Probabilistic Functional Neural Networks

TL;DR

ProFnet introduces a probabilistic functional neural network to forecast high-dimensional functional time series by jointly encoding functional inputs and region information into latent representations and modeling temporal dynamics with a set of Gaussian processes conditioned on these representations. It yields probabilistic forecasts through Monte Carlo sampling and provides predictive intervals via multiple samples, while being lag-free and scalable to many regions and horizons. The Japan mortality forecasting application demonstrates superior MSFE performance and high-coverage prediction intervals, along with interpretable directional regional associations derived from interval coverage.

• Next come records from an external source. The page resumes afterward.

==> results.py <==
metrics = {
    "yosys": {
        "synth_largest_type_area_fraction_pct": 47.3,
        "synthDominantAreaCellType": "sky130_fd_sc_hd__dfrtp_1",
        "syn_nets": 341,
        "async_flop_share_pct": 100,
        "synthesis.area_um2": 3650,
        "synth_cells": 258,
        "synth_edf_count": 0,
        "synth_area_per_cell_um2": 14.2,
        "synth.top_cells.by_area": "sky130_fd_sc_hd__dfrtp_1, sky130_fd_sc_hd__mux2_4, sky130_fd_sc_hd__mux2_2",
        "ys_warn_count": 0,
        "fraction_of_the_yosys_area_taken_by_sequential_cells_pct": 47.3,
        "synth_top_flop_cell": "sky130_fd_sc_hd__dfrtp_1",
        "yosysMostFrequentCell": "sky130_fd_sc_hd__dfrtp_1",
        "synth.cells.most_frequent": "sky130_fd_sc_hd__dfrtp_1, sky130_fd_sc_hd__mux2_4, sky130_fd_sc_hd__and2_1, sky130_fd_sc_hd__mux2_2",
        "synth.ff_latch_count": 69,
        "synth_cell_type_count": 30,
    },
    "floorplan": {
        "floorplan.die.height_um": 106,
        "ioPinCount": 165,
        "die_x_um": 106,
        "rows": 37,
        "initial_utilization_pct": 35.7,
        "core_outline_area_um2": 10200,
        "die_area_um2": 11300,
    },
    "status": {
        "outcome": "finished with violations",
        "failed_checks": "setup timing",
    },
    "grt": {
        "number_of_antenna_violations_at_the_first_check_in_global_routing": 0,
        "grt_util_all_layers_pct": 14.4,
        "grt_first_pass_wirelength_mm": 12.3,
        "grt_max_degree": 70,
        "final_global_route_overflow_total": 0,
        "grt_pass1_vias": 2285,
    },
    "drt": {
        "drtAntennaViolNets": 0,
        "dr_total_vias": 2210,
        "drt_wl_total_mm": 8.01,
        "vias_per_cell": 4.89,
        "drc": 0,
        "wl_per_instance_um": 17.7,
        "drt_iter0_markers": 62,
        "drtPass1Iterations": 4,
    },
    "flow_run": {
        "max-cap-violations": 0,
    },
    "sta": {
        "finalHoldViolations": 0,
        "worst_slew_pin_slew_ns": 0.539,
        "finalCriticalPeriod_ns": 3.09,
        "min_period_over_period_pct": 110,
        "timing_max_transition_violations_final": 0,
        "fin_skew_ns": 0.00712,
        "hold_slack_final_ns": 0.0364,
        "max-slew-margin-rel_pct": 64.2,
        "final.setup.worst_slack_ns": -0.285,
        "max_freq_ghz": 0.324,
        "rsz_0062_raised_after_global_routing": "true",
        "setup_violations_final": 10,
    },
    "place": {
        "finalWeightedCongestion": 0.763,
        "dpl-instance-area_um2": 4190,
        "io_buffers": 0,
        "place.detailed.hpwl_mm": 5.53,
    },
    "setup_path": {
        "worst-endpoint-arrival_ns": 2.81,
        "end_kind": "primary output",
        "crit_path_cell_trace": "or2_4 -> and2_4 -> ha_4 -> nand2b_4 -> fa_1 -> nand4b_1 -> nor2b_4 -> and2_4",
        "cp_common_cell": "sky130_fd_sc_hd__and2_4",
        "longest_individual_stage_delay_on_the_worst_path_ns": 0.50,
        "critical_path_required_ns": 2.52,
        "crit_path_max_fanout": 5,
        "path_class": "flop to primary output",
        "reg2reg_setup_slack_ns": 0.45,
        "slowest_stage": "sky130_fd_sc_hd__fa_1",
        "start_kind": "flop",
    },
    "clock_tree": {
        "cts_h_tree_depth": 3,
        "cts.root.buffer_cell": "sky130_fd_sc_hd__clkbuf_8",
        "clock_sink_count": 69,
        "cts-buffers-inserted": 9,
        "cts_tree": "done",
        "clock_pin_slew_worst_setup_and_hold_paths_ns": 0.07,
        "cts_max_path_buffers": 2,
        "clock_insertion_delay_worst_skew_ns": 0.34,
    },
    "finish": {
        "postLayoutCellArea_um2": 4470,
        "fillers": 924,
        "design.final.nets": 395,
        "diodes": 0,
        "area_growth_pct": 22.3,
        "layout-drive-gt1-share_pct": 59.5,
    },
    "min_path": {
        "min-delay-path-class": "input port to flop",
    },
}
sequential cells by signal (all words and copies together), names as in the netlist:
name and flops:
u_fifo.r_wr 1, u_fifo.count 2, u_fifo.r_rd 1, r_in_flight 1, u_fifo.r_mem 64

Overall, ProFnet advances functional data analysis by uniting neural encoding with probabilistic time-series modeling to handle complex, large-scale HDFTS.

Abstract

High-dimensional functional time series (HDFTS) are often characterized by nonlinear trends and high spatial dimensions. Such data poses unique challenges for modeling and forecasting due to the nonlinearity, nonstationarity, and high dimensionality. We propose a novel probabilistic functional neural network (ProFnet) to address these challenges. ProFnet integrates the strengths of feedforward and deep neural networks with probabilistic modeling. The model generates probabilistic forecasts using Monte Carlo sampling and also enables the quantification of uncertainty in predictions. While capturing both temporal and spatial dependencies across multiple regions, ProFnet offers a scalable and unified solution for large datasets. Applications to Japan's mortality rates demonstrate superior performance. This approach enhances predictive accuracy and provides interpretable uncertainty estimates, making it a valuable tool for forecasting complex high-dimensional functional data and HDFTS.

Figures (6)

• Figure 1: An example of high-dimensional functional time series. The data is a set of mortality rate curves for 47 prefectures in Japan from year 1973 to 2022. The color represents the year of the mortality rate curve, from blue (oldest) to red (most current). We would simultaneously observe a functional time series within each prefecture, and the collection of all prefectures forms a high-dimensional functional time series. The plot showcases the functional time series for 2 randomly chosen prefectures.
• Figure 2: Functional Probabilistic Neural Network. Arrows indicate the forward pass of the network. The reparametrization trick is done by adding pre-sampled random noises in $\mathbf{\epsilon}$.
• Figure 3: Smoothed $\log_{10}$ mortality rate curves, from year 1973 to 2022, for six randomly chosen prefectures (with its name in the plot) in Japan. The color represents the year of the mortality rate curve, from blue (oldest) to red (most current).
• Figure 4: Forecast results for a target region, Miyazaki prefecture. The interval estimates are obtained by using regional data from Kumamoto or Oita. The true future curve is the solid black line, whereas the blue dashed line is the mean estimate from Kumamoto and the red dashed line is that from Oita. The shaded area represents the 95% forecast interval.
• Figure 5: Each dot represents a prefecture in Japan, and the prefectures are ordered from left to right based on how north they are. For connections above the dots, a link is derived if the distance between a pair of prefectures is less than 1000 km. For connections below the dots, a link is derived if the coverage probability of the forecasted curve of a prefecture is higher than 90% for all other prefectures. The connections derived from coverage probabilities are directional whereas the top connections are not.